Yoga as preparation for singing
We all know warming up the voice is vital but how much consideration do we give to warming up the whole body? And do we even consider preparing the mind for singing?
Singing is a holistic affair. Every part of the body and mind affects the voice, regardless of whether we can feel it or understand why.
A few minutes of mindfulness can have a profound effect on the quality of your warm-up. Try following this quick and easy exercise. It works wonders for calming and focusing the mind before you perform. You can do it anywhere, from your car (parked obviously) to a busy green room – it doesn’t have to be empty or quiet.
Mindfulness for the stage
- Stand or sit still and close your eyes.
- Take three deep breaths – in through your nose and out through your mouth. Feel how the body softens.

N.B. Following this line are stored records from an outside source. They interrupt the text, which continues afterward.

### src/cxw_pkg.sv
`timescale 1ns / 1ps
package cxw_pkg;

	localparam int CFG_IDX_W = 3;

	// register indexes on the config port
	localparam logic [CFG_IDX_W-1:0] CFG_DECRYPT_MODE = 3'd0;
	localparam logic [CFG_IDX_W-1:0] CFG_INIT_VECTOR  = 3'd1;
	localparam logic [CFG_IDX_W-1:0] CFG_KEY_BYTE     = 3'd2;
	localparam logic [CFG_IDX_W-1:0] CFG_KEY_HALF     = 3'd3;
	localparam logic [CFG_IDX_W-1:0] CFG_KEY_WORD     = 3'd4;
	localparam logic [CFG_IDX_W-1:0] CFG_BYTE_COUNT   = 3'd5;
	localparam logic [CFG_IDX_W-1:0] CFG_START_OFFSET = 3'd6;

	localparam logic [23:0] BYTE_COUNT_RST = 24'd1;

	typedef struct packed {
		logic                 valid;
		logic [CFG_IDX_W-1:0] index;
		logic [31:0]          data;
	} cfg_wr_t;

	// classified word handed from front to back
	typedef struct packed {
		logic [31:0] word;
		logic [3:0]  nmask;
		logic        last;
		logic        first;
	} item_t;

	typedef struct packed {
		logic [31:0] word;
		logic [3:0]  nmask;
		logic        last;
	} result_t;

	// low 'lanes' bits set, lanes in 0..4
	function automatic logic [3:0] lane_mask(input logic [2:0] lanes);
		logic [3:0] m;
		case (lanes)
			3'd0: m = 4'b0000;
			3'd1: m = 4'b0001;
			3'd2: m = 4'b0011;
			3'd3: m = 4'b0111;
			default: m = 4'b1111;
		endcase
		return m;
	endfunction

	function automatic logic [31:0] byte_wmask(input logic [3:0] nmask);
		return {{8{nmask[3]}}, {8{nmask[2]}}, {8{nmask[1]}}, {8{nmask[0]}}};
	endfunction

	function automatic logic [31:0] ror1(input logic [31:0] x);
		return {x[0], x[31:1]};
	endfunction

endpackage

### src/cxw_front.sv
`timescale 1ns / 1ps
module cxw_front
	import cxw_pkg::*;
(
	input  logic        clk,
	input  logic        arst_n,
	input  cfg_wr_t     cfg,
	input  logic        accept,
	input  logic [31:0] in_word,
	output item_t       item
);

	logic [23:0] byte_count_q;
	logic [1:0]  start_offset_q;
	logic [23:0] bytes_done_q;

	logic        first;
	logic [23:0] remaining;
	logic [2:0]  base_lanes;
	logic [2:0]  lanes;
	logic        last;
	logic [3:0]  nmask;

	always_comb begin
		first      = (bytes_done_q == 24'd0);
		remaining  = byte_count_q - bytes_done_q;
		base_lanes = 3'd4 - {1'b0, start_offset_q};
		if (first) begin
			lanes = base_lanes;
			if (remaining != 24'd0 && remaining < {21'd0, base_lanes}) begin
				lanes = remaining[2:0];
			end
			nmask = lane_mask(lanes) << start_offset_q;
		end else begin
			lanes = (remaining < 24'd4) ? remaining[2:0] : 3'd4;
			nmask = lane_mask(lanes);
		end
		last = ({21'd0, lanes} >= remaining);
	end

	assign item = '{word: in_word, nmask: nmask, last: last, first: first};

	always_ff @(posedge clk or negedge arst_n) begin
		if (!arst_n) begin
			byte_count_q   <= BYTE_COUNT_RST;
			start_offset_q <= 2'd0;
			bytes_done_q   <= 24'd0;
		end else if (cfg.valid) begin
			case (cfg.index)
				CFG_BYTE_COUNT:   byte_count_q   <= cfg.data[23:0];
				CFG_START_OFFSET: start_offset_q <= cfg.data[1:0];
				default: ;
			endcase
			bytes_done_q <= 24'd0;
		end else if (accept) begin
			bytes_done_q <= last ? 24'd0 : bytes_done_q + {21'd0, lanes};
		end
	end

endmodule

### src/cxw_queue.sv
`timescale 1ns / 1ps
module cxw_queue
	import cxw_pkg::*;
(
	input  logic  clk,
	input  logic  arst_n,
	input  logic  push,
	input  item_t wr_item,
	output logic  full,
	input  logic  pop,
	output item_t rd_item,
	output logic  empty
);

	item_t      mem_q [2];
	logic       wr_ptr_q;
	logic       rd_ptr_q;
	logic [1:0] count_q;
	logic       do_push;
	logic       do_pop;

	assign full    = (count_q == 2'd2);
	assign empty   = (count_q == 2'd0);
	assign do_push = push && !full;
	assign do_pop  = pop && !empty;
	assign rd_item = mem_q[rd_ptr_q];

	always_ff @(posedge clk) begin
		if (do_push) begin
			mem_q[wr_ptr_q] <= wr_item;
		end
	end

	always_ff @(posedge clk or negedge arst_n) begin
		if (!arst_n) begin
			wr_ptr_q <= 1'b0;
			rd_ptr_q <= 1'b0;
			count_q  <= 2'd0;
		end else begin
			if (do_push) begin
				wr_ptr_q <= !wr_ptr_q;
			end
			if (do_pop) begin
				rd_ptr_q <= !rd_ptr_q;
			end
			count_q <= count_q + {1'b0, do_push} - {1'b0, do_pop};
		end
	end

endmodule

### src/cxw_back.sv
`timescale 1ns / 1ps
module cxw_back
	import cxw_pkg::*;
(
	input  logic    clk,
	input  logic    arst_n,
	input  cfg_wr_t cfg,
	input  logic    item_valid,
	input  item_t   item,
	output logic    item_take,
	output result_t res,
	output logic    res_empty,
	input  logic    res_pop
);

	// configuration
	logic        decrypt_q, decrypt_d;
	logic [31:0] iv_q, iv_d;
	logic [7:0]  kb_q, kb_d;
	logic [15:0] kh_q, kh_d;
	logic [31:0] kw_q, kw_d;

	// running cipher state
	logic [31:0] chain_q, slow_q, mid_q, fast_q;
	logic [6:0]  cnt_q;

	logic [6:0]  cnt_n;
	logic [31:0] slow_n, mid_n, fast_n, wmask, merged, chain_n;

	// result queue
	result_t    res_mem_q [2];
	logic       res_wr_q, res_rd_q;
	logic [1:0] res_cnt_q;
	logic       res_do_pop;

	always_comb begin
		decrypt_d = decrypt_q;
		iv_d      = iv_q;
		kb_d      = kb_q;
		kh_d      = kh_q;
		kw_d      = kw_q;
		case (cfg.index)
			CFG_DECRYPT_MODE: decrypt_d = cfg.data[0];
			CFG_INIT_VECTOR:  iv_d      = cfg.data;
			CFG_KEY_BYTE:     kb_d      = cfg.data[7:0];
			CFG_KEY_HALF:     kh_d      = cfg.data[15:0];
			CFG_KEY_WORD:     kw_d      = cfg.data;
			default: ;
		endcase
	end

	always_comb begin
		cnt_n  = item.first ? cnt_q : cnt_q + 7'd1;
		fast_n = item.first ? fast_q : ror1(fast_q);
		mid_n  = (!item.first && cnt_n[4:0] == 5'd1) ? ror1(mid_q) : mid_q;
		slow_n = (!item.first && cnt_n == 7'd1) ? ror1(slow_q) : slow_q;
		wmask  = byte_wmask(item.nmask);
		merged = (item.word & ~wmask) |
			((item.word ^ chain_q ^ slow_n ^ mid_n ^ fast_n) & wmask);
		chain_n = decrypt_q ? item.word : merged;
	end

	assign item_take  = item_valid && (res_cnt_q != 2'd2);
	assign res_empty  = (res_cnt_q == 2'd0);
	assign res_do_pop = res_pop && !res_empty;
	assign res        = res_mem_q[res_rd_q];

	always_ff @(posedge clk or negedge arst_n) begin
		if (!arst_n) begin
			decrypt_q <= 1'b0;
			iv_q      <= 32'd0;
			kb_q      <= 8'd0;
			kh_q      <= 16'd0;
			kw_q      <= 32'd0;
			chain_q   <= 32'd0;
			slow_q    <= 32'd0;
			mid_q     <= 32'd0;
			fast_q    <= 32'd0;
			cnt_q     <= 7'd0;
		end else if (cfg.valid) begin
			decrypt_q <= decrypt_d;
			iv_q      <= iv_d;
			kb_q      <= kb_d;
			kh_q      <= kh_d;
			kw_q      <= kw_d;
			chain_q   <= iv_d;
			slow_q    <= {4{kb_d}};
			mid_q     <= {2{kh_d}};
			fast_q    <= kw_d;
			cnt_q     <= 7'd0;
		end else if (item_take) begin
			if (item.last) begin
				chain_q <= iv_q;
				slow_q  <= {4{kb_q}};
				mid_q   <= {2{kh_q}};
				fast_q  <= kw_q;
				cnt_q   <= 7'd0;
			end else begin
				chain_q <= chain_n;
				slow_q  <= slow_n;
				mid_q   <= mid_n;
				fast_q  <= fast_n;
				cnt_q   <= cnt_n;
			end
		end
	end

	always_ff @(posedge clk) begin
		if (item_take) begin
			res_mem_q[res_wr_q] <= '{word: merged, nmask: item.nmask, last: item.last};
		end
	end

	always_ff @(posedge clk or negedge arst_n) begin
		if (!arst_n) begin
			res_wr_q  <= 1'b0;
			res_rd_q  <= 1'b0;
			res_cnt_q <= 2'd0;
		end else begin
			if (item_take) begin
				res_wr_q <= !res_wr_q;
			end
			if (res_do_pop) begin
				res_rd_q <= !res_rd_q;
			end
			res_cnt_q <= res_cnt_q + {1'b0, item_take} - {1'b0, res_do_pop};
		end
	end

endmodule

### src/chained_xor_word_cipher.sv
`timescale 1ns / 1ps
// Channel   | Handshake                | Payload
// ----------+--------------------------+---------------------------------
// source    | push / full              | in_word[31:0]
// result    | pop / empty              | out_word[31:0], byte_mask[3:0], last_word
// config    | cfg_valid / cfg_ready    | cfg_index[2:0], cfg_data[31:0]
//
// Throughput: one word per cycle whenever neither side stalls.
// A pushed word is registered in the hand-off queue (front classify), then
// in the result queue (back cipher), before it shows with empty low.
// Reset clears both queues and loads the register reset values (byte_count
// 1, all else 0); the transfer state comes up reloaded.
// A stalled result side fills the result queue, then the hand-off queue,
// then raises full. cfg_ready is always high; a write reloads the state.
module chained_xor_word_cipher
	import cxw_pkg::*;
(
	input  logic                 clk,
	input  logic                 arst_n,
	// source words
	input  logic                 push,
	output logic                 full,
	input  logic [31:0]          in_word,
	// results
	output logic                 empty,
	input  logic                 pop,
	output logic [31:0]          out_word,
	output logic [3:0]           byte_mask,
	output logic                 last_word,
	// configuration writes
	input  logic                 cfg_valid,
	output logic                 cfg_ready,
	input  logic [CFG_IDX_W-1:0] cfg_index,
	input  logic [31:0]          cfg_data
);

	cfg_wr_t cfg;
	logic    accept;
	item_t   fe_item;
	item_t   be_item;
	logic    mid_full;
	logic    mid_empty;
	logic    be_take;
	result_t res;

	// config port never stalls; writes must only arrive while idle, which the block does not enforce
	assign cfg_ready = 1'b1;
	assign cfg       = '{valid: cfg_valid, index: cfg_index, data: cfg_data};

	// source transaction taken whenever the hand-off queue has room
	assign full   = mid_full;
	assign accept = push && !mid_full;

	// front: tracks bytes done, works out lane mask, first and last flags
	cxw_front u_front (
		.clk     (clk),
		.arst_n  (arst_n),
		.cfg     (cfg),
		.accept  (accept),
		.in_word (in_word),
		.item    (fe_item)
	);

	// two-entry hand-off between classify and cipher
	cxw_queue u_mid (
		.clk     (clk),
		.arst_n  (arst_n),
		.push    (accept),
		.wr_item (fe_item),
		.full    (mid_full),
		.pop     (be_take),
		.rd_item (be_item),
		.empty   (mid_empty)
	);

	// back: key schedule, XOR merge, chaining, result queue
	cxw_back u_back (
		.clk        (clk),
		.arst_n     (arst_n),
		.cfg        (cfg),
		.item_valid (!mid_empty),
		.item       (be_item),
		.item_take  (be_take),
		.res        (res),
		.res_empty  (empty),
		.res_pop    (pop)
	);

	assign out_word  = res.word;
	assign byte_mask = res.nmask;
	assign last_word = res.last;

endmodule

### config.mk
export PLATFORM = sky130hd
export DESIGN_NAME = chained_xor_word_cipher
export DESIGN_NICKNAME = d
export VERILOG_FILES = /design/src/cxw_pkg.sv /design/src/cxw_front.sv /design/src/cxw_queue.sv /design/src/cxw_back.sv /design/src/chained_xor_word_cipher.sv
export SDC_FILE = /design/constraint.sdc
export NUM_CORES = 1
export LEC_CHECK = 0
export BUFFER_PORTS_ARGS = -buffer_cell sky130_fd_sc_hd__buf_2
export CAP_MARGIN = 20
export CORE_MARGIN = 5
export CORE_UTILIZATION = 50
export CTS_CLUSTER_SIZE = 40
export DETAILED_ROUTE_END_ITERATION = 7
export PLACE_DENSITY_LB_ADDON = 0.08
export SETUP_SLACK_MARGIN = 0.3
export SKIP_CTS_REPAIR_TIMING = 1
export SYNTH_ARGS = -nofsm -noshare
export SYNTH_HDL_FRONTEND = slang
export SYNTH_SLANG_ARGS = --single-unit
### constraint.sdc
create_clock -name clk -period 11.3 [get_ports clk]
set_clock_uncertainty 0.05 [all_clocks]
set_input_delay 1.13 -clock clk [delete_from_list [all_inputs] [get_ports clk]]
set_output_delay 1.13 -clock clk [all_outputs]
set_load 0.005 [all_outputs]
**Word-level counts from Yosys, hierarchy flattened**

Memories as Yosys holds them, arrays and structs flattened.
Cells that the tools add are included.

- Output and inout port bits: 40
- Flip-flop bits (word level): 282
- Input port bits: 72
- RAM bits: 150
- Memories: 2
- Logic and storage cells: 124

Memory list:

| memory | words | width | read ports | clocked after Yosys merged registers in | write ports | line | source |
|---|---|---|---|---|---|---|---|
| u_mid.mem_q | 2 | 38 | 1 | 0 | 1 | cxw_queue.sv:15 | `item_t mem_q [2];` |
| u_back.res_mem_q | 2 | 37 | 1 | 0 | 1 | cxw_back.sv:31 | `result_t res_mem_q [2];` |

- Mux-type cells: 39
- Equality and inequality tests: 16
- Reduce and logical (&&, ||, !) cells: 28
- Shift operators: 1
- Bitwise gates (word level): 8
- Add/subtract/negate cells: 8
- $lt $le $gt $ge: 3

Operators with widths:

| cell | count |
|---|---|
| 2-to-1 mux 32 bit | 18 |
| bitwise XOR 32 bit | 4 |
| 2-to-1 mux 24 bit | 3 |
| bitwise AND 32 bit | 2 |
| NOT 32 bit | 1 |
| bitwise OR 32 bit | 1 |
| one-hot mux 4 bit (4 select lines) | 2 |
| 2-to-1 mux 7 bit | 4 |
| adder 24 x 3 -> 24 bit | 1 |
| >= comparator 3 x 24 -> 1 bit | 1 |
| zero test 24 bit | 1 |
| < comparator 24 x 3 -> 1 bit | 1 |
| < comparator 24 x 3 -> 1 bit (second input constant) | 1 |
| nonzero test 24 bit | 1 |
| subtractor 24 bit | 1 |
| == test 3 x 2 -> 1 bit (second input constant) | 6 |
| 2-to-1 mux 16 bit | 1 |
| 2-to-1 mux 3 bit | 4 |
| == test 3 x 1 -> 1 bit (second input constant) | 3 |
| == test 3 bit (second input constant) | 3 |
| zero test 3 bit | 3 |
| logical AND 1 bit | 8 |
| zero test 1 bit | 8 |
| 2-to-1 mux 4 bit | 2 |
| 14 further kinds | 23 |

**Logic depth before layout (Yosys ltp)**

Gate-level depths: netlist (run 1).

- Word-level depth: 14
- Depth in mapped cells: 24
- Depth with buffers taken out: 24

**By module**

From an unflattened synthesis (run 1), not the netlist that was laid out.

- Cells, all modules: 2207
- Area total of the unflattened synthesis: 23859.1 sq um

By module, submodules not included:

| module | instances | seq. area each (sq um) | cells each | area each (sq um) |
|---|---|---|---|---|
| cxw_back | 1 | 7927.6 | 1536 | 16425.8 |
| cxw_front | 1 | 1252.5 | 531 | 4418.0 |
| cxw_queue | 1 | 2382.3 | 136 | 2986.6 |
| chained_xor_word_cipher | 1 | 0.0 | 4 | 28.8 |

**Worst setup path before layout (run 1)**

Ideal clock, no wire load.

- Path type: reg-to-reg
- Start: reg u_front.bytes_done_q[9]
- End: reg u_front.bytes_done_q[22]
- Arrival time: 5246 ps
- Cell stages (with the launch flop): 25
- Clock period less this slack: 5434 ps
- Path buffers: 2
- Library setup time: 138 ps
- Slack: 5866 ps
- Data required time: 11112 ps
- Cells stage by stage: dfrtp_1 -> clkbuf_1 -> inv_1 -> ha_1 -> buf_2 -> nand4_1 -> or3_1 -> a211o_1 -> and4_4 -> a2111oi_4 -> nand4_2 -> or3_4 -> or2_1 -> o32ai_1 -> ha_1 -> fa_1 -> a21oi_1 -> nor4_1 -> and3_1 -> and3_1 -> and3_1 -> and3_1 -> nand3_1 -> xnor2_1 -> o22ai_1

- Cells in the longest elaborated chain, start to end: 10
- Elaborated cells on any way between the ends: 15
- Those cells by class: add/sub: 2; order compare: 3; mux: 7; reduce/logical: 3

RTL lines:

| item | line | source |
|---|---|---|
| start: declaration | cxw_front.sv:15 | `logic [23:0] bytes_done_q;` |
| start signal: assignment | cxw_front.sv:56 | `bytes_done_q <= last ? 24'd0 : bytes_done_q + {21'd0, lanes};` |
| subtractor 24 bit | cxw_front.sv:26 | `remaining = byte_count_q - bytes_done_q;` |
| < comparator 24 x 3 -> 1 bit or nonzero test 24 bit (tied branches) | cxw_front.sv:30 | `if (remaining != 24'd0 && remaining < {21'd0, base_lanes}) begin` |
| logical AND 1 bit | cxw_front.sv:30 |  |
| 2-to-1 mux 3 bit | cxw_front.sv:30 |  |
| 2-to-1 mux 3 bit (2 in a row) | cxw_front.sv:28 | `if (first) begin` |
| adder 24 x 3 -> 24 bit or >= comparator 3 x 24 -> 1 bit (tied branches) | cxw_front.sv:56, cxw_front.sv:38 |  |
| 2-to-1 mux 24 bit (*) | cxw_front.sv:56 |  |
| 2-to-1 mux 24 bit (*) | cxw_front.sv:55 | `end else if (accept) begin` |
| 2-to-1 mux 24 bit (*) | cxw_front.sv:48 | `end else if (cfg.valid) begin` |

Mark *: on every way between the ends. The rest lies on a longest branch, timed or not. The select of a mux whose other input is x is not followed.
A chain may end at the register's enable or synchronous reset.

**Final worst setup path (run 1)**

- Start: reg u_front.bytes_done_q[1]
- End: reg u_front.bytes_done_q[23]

Same word-level chain as after synthesis.

==> metrics.cfg, run 1 <==
[outcome]
status=completed

[routing]
wirelength_um=71300
wire_per_inst_um=23.1
drtPass1Iterations=5
drt_iter0_markers=1474
via_count=18422
via_per_inst=5.97
drc_errors=0
ant_nets=0

[die]
die_y_um=229
die_area_um2=52700
io_pins=112
initial_core_util=0.505
core-area_um2=47600
rows=80
chipWidth_um=229

[synthesis]
synthFlopType=dfrtp_1
synth-seq-area-share=0.480
synth-edff-count=150
syn_area_um2=24100
synth_largest_area_cell=dfrtp_1
yosys.area_share.simple=0.129
syn_area_per_cell_um2=10.1
yosysWarnings=0
synthAdderAreaFrac=0.0213
yosysMostFrequentCell=dfrtp_1
synth-xor-area-share=0.0545
synth_area_leaders=dfrtp_1 (29%), edfxtp_1 (19%), mux2_2 (7.6%)
ys_types=81
synth_fp_nets=2498
synth_top_family_by_area=multiplexers
ys_ff_latch=432
muxShareOfSynthArea=0.144
ys_top_cells_by_count=dfrtp_1 (281), nand2_1 (258), a21oi_1 (229)
synth_compound_area_frac=0.138
yosysTopAreaCellShare=0.292
synthArstFlopShare=0.653
synth_cells=2387

[clocking]
cts_tree=built
htreeDepth=2
clkSlewWorstSetupHoldPaths_ns=0.06
cts_buffers=48
cts_sinks=432
clk_latency_ns=0.59
root_buffer=clkbuf_16
clk_path_buf_depth=3

[global_route]
antenna_found_initial=2
grt_pass1_vias=18170
track_usage=0.264
grt-ovfl-total=0
grt_max_degree=153
grt_first_pass_wirelength_um=110000

[setup_path]
crit_slowest_cell=o2111ai_1
crit_family=simple AND/OR/NAND/NOR gates
critPathMaxStageDelay_ns=0.71
cp_max_fo=8
worstPathArrival_ns=6.88
crit_chain=inv_1 > ha_1 > nor2b_1 > o2111ai_1 > a21oi_1 > or4_1 > nor3_1 > nand4_2 > nor4b_2 > mux2i_1 > mux2i_1 > ha_1 > a21o_1 > a21oi_1 > nor3_1 > nor4b_1 > and3_1 > nand3_1 > nor4_1 > xnor2_1 > o21ai_1
required_ns=11.69
path_class=reg -> reg
r2r_setup_slack_ns=4.81
worst-path-buf-inv=1
crit_path_end_kind=flip-flop
worstSetupStartpointType=flip-flop

[timing]
setup_viol=0
finalMaxSlewViolations=0
hold_viol_final=0
finalSetupTns_ns=0
worst_slew_pin_slew_ns=1.03
postLayoutSetupSlackWorst_ns=4.81
grt_setup_unrepaired=no
clock.fmax_ghz=0.154
max-slew-margin-rel=0.312
min_period_ns=6.49
layout_worst_path_cycle_share=0.574

[power]
vdd_drop_max_mv=0.205
power_uw=9480
leakage_uw=0.0113
p_per_area_nw_per_um2=354

[placement]
port_buffers=110
gp_congestion=0.869
post-place-ws_ns=4.88
dp_hpwl_um=49500

[run]
maxCapViolCount=0

[layout]
antenna_cells=0
nNetsFinal=2545
drive_above_1_share=0.173
syn_to_final_growth_pct=11.2

[min_path]
min_path_type=reg -> reg

## cell type report
class	count	area [um2]
clock buffer	67	1330
tap	615	769
clock inverter	22	223
inverter	59	221
multi-input combinational	1750	11800
fill	4184	20900
sequential	432	11600
timing repair buffer	143	837
## logic make-up after synthesis
family / count (synthesis)
compound gates: 548
fa+ha+maj: 40
simple gates: 686
other cells: 1
xor+xnor: 150
mux: 325
buf+inv: 205
flops: 432
## per-layer routing
| layer | share of wire | GRT usage |
|---|---|---|
| met3 | 0.052 | 0.0323 |
| met1 | 0.44 | 0.370 |
| met4 | 0.030 | 0.0812 |
| met2 | 0.48 | 0.433 |
| met5 | 0 | 0 |
## path summary, 6_finish.rpt
kind | startpoint | endpoint | depth (start not counted)
setup reg to reg | u_front.bytes_done_q[1]$_DFFE_PN0P_ | u_front.bytes_done_q[23]$_DFFE_PN0P_ | 21
hold reg to reg | u_back.iv_q[10]$_DFFE_PN0P_ | u_back.iv_q[10]$_DFFE_PN0P_ | 2
setup / recovery | u_front.bytes_done_q[1]$_DFFE_PN0P_ | u_front.bytes_done_q[23]$_DFFE_PN0P_ | 21
min in group asynchronous | arst_n | u_back.kw_q[5]$_DFFE_PN0P_ | 1
hold / removal | u_back.iv_q[10]$_DFFE_PN0P_ | u_back.iv_q[10]$_DFFE_PN0P_ | 2
max in group asynchronous | arst_n | u_back.iv_q[22]$_DFFE_PN0P_ | 2
## registers in the layout, summed over array words and instances, names as in the netlist, 7 cells and up
register,flops
u_back.slow_q,32
u_back.mid_q,32
u_mid.mem_q,76
u_back.kb_q,8
u_back.kw_q,32
u_back.kh_q,16
u_back.cnt_q,7
u_back.iv_q,32
u_front.byte_count_q,24
u_back.res_mem_q,74
u_back.fast_q,32
u_back.chain_q,32
u_front.bytes_done_q,24
## per-stage QoR
| stage | instances | util | cell area (um2) | hold slack [ns] |
|---|---|---|---|---|
| final | 3088 | 0.562 | 26800 | 0.426 |
| after global routing | 3088 | 0.562 | 26800 | 0.442 |
| after CTS | 3085 | 0.562 | 26800 | 0.427 |
| after detailed placement | 2996 | 0.529 | 25200 | 0.413 |
| after global placement | 2996 | 0.529 | 25200 | 0.409 |
| after floorplan | 2387 | - | 24100 | 0.396 |
## tightest hold or removal path, cell delays in order, from the launching register on
cell and delay (ns):
dfrtp_1 0.34, nand2_1 0.05, nand2_1 0.06
## cells in the final DEF (no fill, tap or decap), types with 9 or more instances in the layout
| master | n |
|---|---|
| clkinv_1 | 9 |
| inv_1 | 55 |
| nor3_1 | 55 |
| and3_1 | 14 |
| xnor2_1 | 119 |
| nand4_1 | 17 |
| buf_4 | 30 |
| mux2_2 | 163 |
| dfrtp_1 | 279 |
| o31ai_1 | 11 |
| nand3_1 | 27 |
| clkbuf_1 | 14 |
| o21ai_0 | 125 |
| mux2i_1 | 160 |
| nand3b_1 | 9 |
| nor4_1 | 14 |
| nand2b_1 | 32 |
| clkbuf_16 | 49 |
| nor2_1 | 206 |
| a21oi_1 | 229 |
| a21o_1 | 27 |
| xor2_1 | 31 |
| o21a_1 | 9 |
| a31o_2 | 17 |
| clkinv_2 | 11 |
| edfxtp_1 | 150 |
| ha_1 | 37 |
| nand2_1 | 258 |
| a211oi_1 | 61 |
| buf_2 | 108 |
## where the power goes
group	total (uW)	switching [uW]	internal, uW
Sequential	2910	457	2450
Clock	1570	658	917
Combinational	5000	3000	1990
Total	9480	4120	5360
No activity file was read; power rests on OpenSTA's default activity.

- Become aware of the sounds around you. Notice loud and soft, near and far, constant and fleeting, familiar and unfamiliar sounds.
- Take your awareness to the top of your head and, from there, start mentally scanning down through your body. Notice all the different sensations you can feel from place to place: heat, coolness, lightness, heaviness, tension, ease, even numbness, all the way down to the tips of your fingers and toes. Don’t linger and don’t judge what you notice, just feel it and keep moving evenly through the body.
- Take three final deep breaths as before.
- Open your eyes.
Using this sort of meditation before we even begin puts us in the right frame of mind. Continuing to then be mindful throughout a physical and vocal warm up makes it easier to spot areas of tension and find the best ways to release them.
Yoga for learning and change
The philosophy of yoga is to accept yourself as you are and allow room for change, rather than force it. This is a powerful attitude to adopt while we’re learning, as we often experience feelings of frustration that can hinder our development.
The more you practise yoga, the more you begin to feel the finer details of the body. This is incredibly useful as we try and manipulate certain muscles, particularly in the throat, that we can’t really see or feel externally. The better you know how your throat feels, the easier you will find it to move or change something.
Feeling sound as sensation is useful for pitching issues, too. We can encourage students to tune into the feeling of certain frequencies so they can learn to match their sound to your voice or a note on an instrument.
Yoga for performance
The relaxing effects of yoga can be wonderful for singers who struggle with performance nerves. However, the benefits go far beyond relaxation.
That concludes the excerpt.